Fourier transform, Fourier integral

$\renewcommand{\Re}{\operatorname{Re}}$ $\newcommand{\erf}{\operatorname{erf}}$ $\newcommand{\dag}{\dagger}$ $\newcommand{\const}{\mathrm{const}}$

General properties of Laplace equation

  1. Existence and unicity

Existence and unicity

Consider problem \begin{align} & \Delta u-cu =f && \text{in }\mathcal{D}, \label{equ-25.1}\\[3pt] & u=0 && \text{on }\ \Gamma_- \label{equ-25.2}\\[3pt] & \partial_\nu u -\alpha u =0 && \text{on }\ \Gamma_+\label{equ-25.3} \end{align} where $\mathcal{D}$ is a connected bounded domain, $\Gamma$ its boundary (smooth), consisting of two non-intersecting parts $\Gamma_-$ and $\Gamma_+$, and $\nu$ a unit interior normal to $\Gamma$, $\partial_\nu u:=\nabla u\cdot \nu$ is a normal derivative of $u$, $c$ and $\alpha$ real valued functions.

Then \begin{gather*} - \int_\mathcal{D} fu\,dxdy = -\int_\mathcal{D} (u\Delta u-cu^2)\,dxdy\\[3pt] =\int_\mathcal{D} (|\nabla u|^2+cu^2)\,dxdy + \int _\Gamma u\partial_\nu u\,ds\\[3pt] =\int_\mathcal{D} (|\nabla u|^2+cu^2)\,dxdy + \int _{\Gamma_+} \alpha u^2\,ds \end{gather*} as we can integrate over $\Gamma_+$. Therefore assuming that \begin{equation} c\ge 0,\qquad \alpha \ge 0 \label{equ-25.4} \end{equation} we conclude that $f=0\implies \nabla u=0$ and then $u=\const$ and unless \begin{equation} c\equiv 0,\quad \alpha\equiv 0, \qquad \Gamma_-=\emptyset \label{equ-25.5} \end{equation} we conclude that $u=0$.

So, if (\ref{equ-25.4}) is fulfilled but (\ref{equ-25.5}) fails problem (\ref{equ-25.1})--(\ref{equ-25.3}) has no more than one solution (explain why). One can prove that the solution exists (sorry, we do not have analytic tools for this).

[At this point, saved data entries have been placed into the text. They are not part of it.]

## src/rtl/spi_pkg.sv

```systemverilog
// Shared types and constants for the SPI master controller.
package spi_pkg;

    typedef enum logic [2:0] {
        IDLE  = 3'd0,
        SETUP = 3'd1,
        SHIFT = 3'd2,
        HOLD  = 3'd3,
        DONE  = 3'd4
    } spi_state_t;

    // All slaves deselected; bit k of the [0:3] bus is slave k.
    localparam logic [0:3] SS_NONE = 4'b1111;

    // Width of a down-counter that must hold n-1 (at least one bit).
    function automatic int cnt_w(input int n);
        return (n > 1) ? $clog2(n) : 1;
    endfunction

    // Active-low one-hot select for the given slave.
    function automatic logic [0:3] ss_decode(input logic [1:0] id);
        logic [0:3] sel;
        sel     = SS_NONE;
        sel[id] = 1'b0;
        return sel;
    endfunction

endpackage

```

## src/rtl/spi_clk_gen.sv

```systemverilog
// SCLK generator: half-period down-counter with rise/fall strobes.
// Held in reset (sclk low, counter reloaded) whenever en is low, so every
// enable window starts with a full low half-period.
module spi_clk_gen
    import spi_pkg::*;
#(
    parameter int CLK_DIV = 4
) (
    input  logic clk,
    input  logic rst,
    input  logic en,
    output logic sclk,
    output logic rise,
    output logic fall
);

    localparam int              CNT_W  = cnt_w(CLK_DIV);
    localparam logic [CNT_W-1:0] RELOAD = CNT_W'(CLK_DIV - 1);

    logic [CNT_W-1:0] cnt;
    logic             tick;

    assign tick = en && (cnt == '0);
    assign rise = tick && !sclk;
    assign fall = tick && sclk;

    // Half-period counter; sclk flips at the end of each half-period.
    always_ff @(posedge clk) begin
        if (rst || !en) begin
            cnt  <= RELOAD;
            sclk <= 1'b0;
        end else if (tick) begin
            cnt  <= RELOAD;
            sclk <= ~sclk;
        end else begin
            cnt  <= cnt - 1'b1;
        end
    end

endmodule

```

## src/rtl/spi_master_ctrl.sv

```systemverilog
// SPI mode-0 master, MSB first, four active-low slave selects.
// Build option: define SPI_LOOPBACK_EN to add the loopback input, which
// samples mosi instead of miso on rising sclk.
//
// state | meaning
// IDLE  | waiting for start; selects released
// SETUP | select asserted, first bit on mosi, CLK_DIV cycles
// SHIFT | sclk running for 2*DATA_W toggles
// HOLD  | select still asserted, sclk low, CLK_DIV cycles
// DONE  | select released, done pulse, rx_data updated
module spi_master_ctrl
    import spi_pkg::*;
#(
    parameter int DATA_W  = 8,
    parameter int CLK_DIV = 4
) (
    input  logic              clk,
    input  logic              rst,
    input  logic              start,
    input  logic [1:0]        slave_id,
    input  logic [DATA_W-1:0] tx_data,
`ifdef SPI_LOOPBACK_EN
    input  logic              loopback,
`endif
    input  logic              miso,
    output logic              sclk,
    output logic              mosi,
    output logic [0:3]        ss_n,
    output logic              busy,
    output logic              done,
    output logic [DATA_W-1:0] rx_data
);

    localparam int               WAIT_W   = cnt_w(CLK_DIV);
    localparam logic [WAIT_W-1:0] WAIT_RLD = WAIT_W'(CLK_DIV - 1);
    localparam int               TGL_W    = $clog2(2 * DATA_W);
    localparam logic [TGL_W-1:0]  TGL_LAST = TGL_W'(2 * DATA_W - 1);

    spi_state_t        state, state_nxt;
    logic [WAIT_W-1:0] wait_cnt;
    logic [TGL_W-1:0]  tgl_cnt;
    logic [DATA_W-1:0] tx_sh;
    logic [DATA_W-1:0] rx_sh;
    logic [1:0]        sel;
    logic              framing;
    logic              shift_en;
    logic              rise, fall;
    logic              sample;

    spi_clk_gen #(.CLK_DIV(CLK_DIV)) u_clk_gen (
        .clk  (clk),
        .rst  (rst),
        .en   (shift_en),
        .sclk (sclk),
        .rise (rise),
        .fall (fall)
    );

`ifdef SPI_LOOPBACK_EN
    assign sample = loopback ? mosi : miso;
`else
    assign sample = miso;
`endif

    assign mosi = framing ? tx_sh[DATA_W-1] : 1'b0;
    assign ss_n = framing ? ss_decode(sel) : SS_NONE;

    // State register.
    always_ff @(posedge clk) begin
        if (rst) state <= IDLE;
        else     state <= state_nxt;
    end

    // Next-state and per-state control outputs.
    always_comb begin
        state_nxt = state;
        framing   = 1'b0;
        shift_en  = 1'b0;
        busy      = 1'b0;
        done      = 1'b0;
        case (state)
            IDLE:  if (start) state_nxt = SETUP;
            SETUP: begin
                framing = 1'b1;
                busy    = 1'b1;
                if (wait_cnt == '0) state_nxt = SHIFT;
            end
            SHIFT: begin
                framing  = 1'b1;
                busy     = 1'b1;
                shift_en = 1'b1;
                // The final toggle is always a falling edge.
                if (fall && tgl_cnt == '0) state_nxt = HOLD;
            end
            HOLD: begin
                framing = 1'b1;
                busy    = 1'b1;
                if (wait_cnt == '0) state_nxt = DONE;
            end
            DONE: begin
                busy      = 1'b1;
                done      = 1'b1;
                state_nxt = IDLE;
            end
            default: state_nxt = IDLE;
        endcase
    end

    // Frame capture, phase timers, shift registers and result register.
    always_ff @(posedge clk) begin
        if (rst) begin
            wait_cnt <= WAIT_RLD;
            tgl_cnt  <= TGL_LAST;
            tx_sh    <= '0;
            rx_sh    <= '0;
            sel      <= 2'd0;
            rx_data  <= '0;
        end else begin
            case (state)
                IDLE: begin
                    if (start) begin
                        tx_sh    <= tx_data;
                        sel      <= slave_id;
                        rx_sh    <= '0;
                        wait_cnt <= WAIT_RLD;
                    end
                end
                SETUP: begin
                    if (wait_cnt == '0) begin
                        wait_cnt <= WAIT_RLD;
                        tgl_cnt  <= TGL_LAST;
                    end else begin
                        wait_cnt <= wait_cnt - 1'b1;
                    end
                end
                SHIFT: begin
                    if (rise) rx_sh <= {rx_sh[DATA_W-2:0], sample};
                    if (rise || fall) tgl_cnt <= tgl_cnt - 1'b1;
                    // Keep the last bit on mosi after the final falling edge.
                    if (fall && tgl_cnt != '0) tx_sh <= tx_sh << 1;
                end
                HOLD: begin
                    if (wait_cnt == '0) rx_data <= rx_sh;
                    else                wait_cnt <= wait_cnt - 1'b1;
                end
                default: ;
            endcase
        end
    end

endmodule

```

Theorem. If (\ref{equ-25.4}) is fulfilled but (\ref{equ-25.5}) fails problem (\ref{equ-25.1})--(\ref{equ-25.3}) is uniquely solvable.

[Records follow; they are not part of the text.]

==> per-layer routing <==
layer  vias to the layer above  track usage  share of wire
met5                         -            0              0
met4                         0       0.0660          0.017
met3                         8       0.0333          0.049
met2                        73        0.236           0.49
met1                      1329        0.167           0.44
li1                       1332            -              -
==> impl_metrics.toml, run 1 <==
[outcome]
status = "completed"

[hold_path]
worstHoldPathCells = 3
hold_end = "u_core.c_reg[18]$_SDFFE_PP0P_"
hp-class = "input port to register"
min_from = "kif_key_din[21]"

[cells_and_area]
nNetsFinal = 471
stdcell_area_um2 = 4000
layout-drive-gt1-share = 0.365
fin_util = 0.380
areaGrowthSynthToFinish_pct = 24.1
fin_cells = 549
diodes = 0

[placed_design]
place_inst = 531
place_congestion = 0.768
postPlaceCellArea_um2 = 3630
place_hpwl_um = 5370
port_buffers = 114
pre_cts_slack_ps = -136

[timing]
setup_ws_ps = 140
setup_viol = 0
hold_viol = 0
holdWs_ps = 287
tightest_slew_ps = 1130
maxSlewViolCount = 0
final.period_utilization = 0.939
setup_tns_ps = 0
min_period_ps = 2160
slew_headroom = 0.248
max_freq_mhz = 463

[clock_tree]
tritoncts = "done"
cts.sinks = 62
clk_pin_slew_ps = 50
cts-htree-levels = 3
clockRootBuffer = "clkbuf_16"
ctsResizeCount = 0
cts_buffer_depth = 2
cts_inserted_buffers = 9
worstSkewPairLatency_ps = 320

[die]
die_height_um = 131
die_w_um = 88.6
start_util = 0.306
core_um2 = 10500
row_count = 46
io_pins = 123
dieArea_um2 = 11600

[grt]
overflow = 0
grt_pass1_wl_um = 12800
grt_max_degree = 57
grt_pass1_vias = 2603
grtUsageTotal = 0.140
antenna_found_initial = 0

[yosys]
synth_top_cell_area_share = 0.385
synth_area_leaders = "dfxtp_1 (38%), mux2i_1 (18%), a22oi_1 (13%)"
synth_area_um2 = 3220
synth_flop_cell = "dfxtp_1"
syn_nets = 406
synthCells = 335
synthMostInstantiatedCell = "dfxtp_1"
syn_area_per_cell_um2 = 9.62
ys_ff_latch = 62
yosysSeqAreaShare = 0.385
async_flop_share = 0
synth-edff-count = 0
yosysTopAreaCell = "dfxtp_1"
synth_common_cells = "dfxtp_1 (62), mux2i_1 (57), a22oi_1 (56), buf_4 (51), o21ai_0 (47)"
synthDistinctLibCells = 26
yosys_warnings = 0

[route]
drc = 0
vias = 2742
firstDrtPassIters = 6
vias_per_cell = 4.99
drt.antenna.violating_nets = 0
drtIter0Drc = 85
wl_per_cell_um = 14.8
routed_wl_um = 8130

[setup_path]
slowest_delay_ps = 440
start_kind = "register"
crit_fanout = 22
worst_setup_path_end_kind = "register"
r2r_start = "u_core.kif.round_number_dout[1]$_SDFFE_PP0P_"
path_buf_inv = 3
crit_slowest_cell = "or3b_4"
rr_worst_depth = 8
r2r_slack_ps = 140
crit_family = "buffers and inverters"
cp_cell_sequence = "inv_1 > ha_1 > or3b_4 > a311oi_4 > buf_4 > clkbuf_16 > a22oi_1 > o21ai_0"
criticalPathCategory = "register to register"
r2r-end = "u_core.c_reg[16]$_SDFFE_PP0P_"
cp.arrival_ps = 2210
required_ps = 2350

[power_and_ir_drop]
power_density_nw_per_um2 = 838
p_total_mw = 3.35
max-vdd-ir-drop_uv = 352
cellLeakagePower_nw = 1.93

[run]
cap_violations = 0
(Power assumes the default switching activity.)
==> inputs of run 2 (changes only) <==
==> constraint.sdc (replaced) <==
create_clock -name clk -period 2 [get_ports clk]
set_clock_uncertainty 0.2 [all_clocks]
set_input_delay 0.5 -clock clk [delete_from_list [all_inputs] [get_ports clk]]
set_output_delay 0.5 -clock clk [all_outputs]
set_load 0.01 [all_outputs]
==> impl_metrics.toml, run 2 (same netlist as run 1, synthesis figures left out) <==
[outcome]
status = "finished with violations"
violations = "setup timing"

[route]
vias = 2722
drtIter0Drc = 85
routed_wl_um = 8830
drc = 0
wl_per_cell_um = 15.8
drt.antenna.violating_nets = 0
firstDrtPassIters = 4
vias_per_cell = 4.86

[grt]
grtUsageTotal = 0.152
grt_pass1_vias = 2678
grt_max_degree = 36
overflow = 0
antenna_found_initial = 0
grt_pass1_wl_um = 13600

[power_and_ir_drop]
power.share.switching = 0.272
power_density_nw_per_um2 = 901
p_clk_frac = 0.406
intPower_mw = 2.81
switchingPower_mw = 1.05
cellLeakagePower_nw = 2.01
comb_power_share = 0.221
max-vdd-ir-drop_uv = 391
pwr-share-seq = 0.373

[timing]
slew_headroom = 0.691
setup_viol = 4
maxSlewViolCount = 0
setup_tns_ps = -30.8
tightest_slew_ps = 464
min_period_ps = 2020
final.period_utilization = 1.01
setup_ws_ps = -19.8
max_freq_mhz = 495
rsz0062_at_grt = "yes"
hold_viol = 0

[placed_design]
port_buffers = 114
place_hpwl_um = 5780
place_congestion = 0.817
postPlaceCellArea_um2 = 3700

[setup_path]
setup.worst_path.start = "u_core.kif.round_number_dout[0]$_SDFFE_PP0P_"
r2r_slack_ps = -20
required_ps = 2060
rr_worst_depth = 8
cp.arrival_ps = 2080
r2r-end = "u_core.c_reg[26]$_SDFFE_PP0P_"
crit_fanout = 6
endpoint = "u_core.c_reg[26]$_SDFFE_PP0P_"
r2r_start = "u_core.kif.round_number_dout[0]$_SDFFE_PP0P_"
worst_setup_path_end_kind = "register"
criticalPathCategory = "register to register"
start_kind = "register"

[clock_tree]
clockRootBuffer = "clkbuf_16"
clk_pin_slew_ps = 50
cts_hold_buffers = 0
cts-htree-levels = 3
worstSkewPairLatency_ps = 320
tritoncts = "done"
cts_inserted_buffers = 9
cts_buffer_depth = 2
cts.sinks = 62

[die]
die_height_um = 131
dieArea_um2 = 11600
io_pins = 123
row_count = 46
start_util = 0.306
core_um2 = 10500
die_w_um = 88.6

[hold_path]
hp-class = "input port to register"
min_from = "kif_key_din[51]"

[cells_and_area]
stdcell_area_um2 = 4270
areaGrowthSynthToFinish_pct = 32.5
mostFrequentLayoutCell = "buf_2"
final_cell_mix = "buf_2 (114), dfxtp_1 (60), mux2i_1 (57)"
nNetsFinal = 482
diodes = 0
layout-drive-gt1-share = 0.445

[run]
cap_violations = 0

Assume now that (\ref{equ-25.5}) is fulfilled. Then $u=C$ is a solution with $f=0$. So, problem has no more than one solution modulo constant. Also \begin{equation*} \int_\mathcal{D}f\,dxdy= \int_\mathcal{D}\Delta u\,dxdy= -\int_\Gamma \partial_\nu u \,ds \end{equation*} and therefore solution of \begin{align} & \Delta u =f && \text{in }\ \mathcal{D},\label{equ-25.6}\\[3pt] & \partial_\nu u =h && \text{on }\ \Gamma\label{equ-25.7} \end{align} does not exist unless \begin{equation} \int_\mathcal{D}f\,dxdy+\int_\Gamma h \,ds=0. \label{equ-25.8} \end{equation} One can prove that under assumption (\ref{equ-25.8}) the solution exists (sorry, we do not have analytic tools for this).

Theorem. If (\ref{equ-25.5}) is fulfilled problem (\ref{equ-25.6})--(\ref{equ-25.7}) has a solution iff (\ref{equ-25.8}) is fulfilled and this solution is unique modulo constant.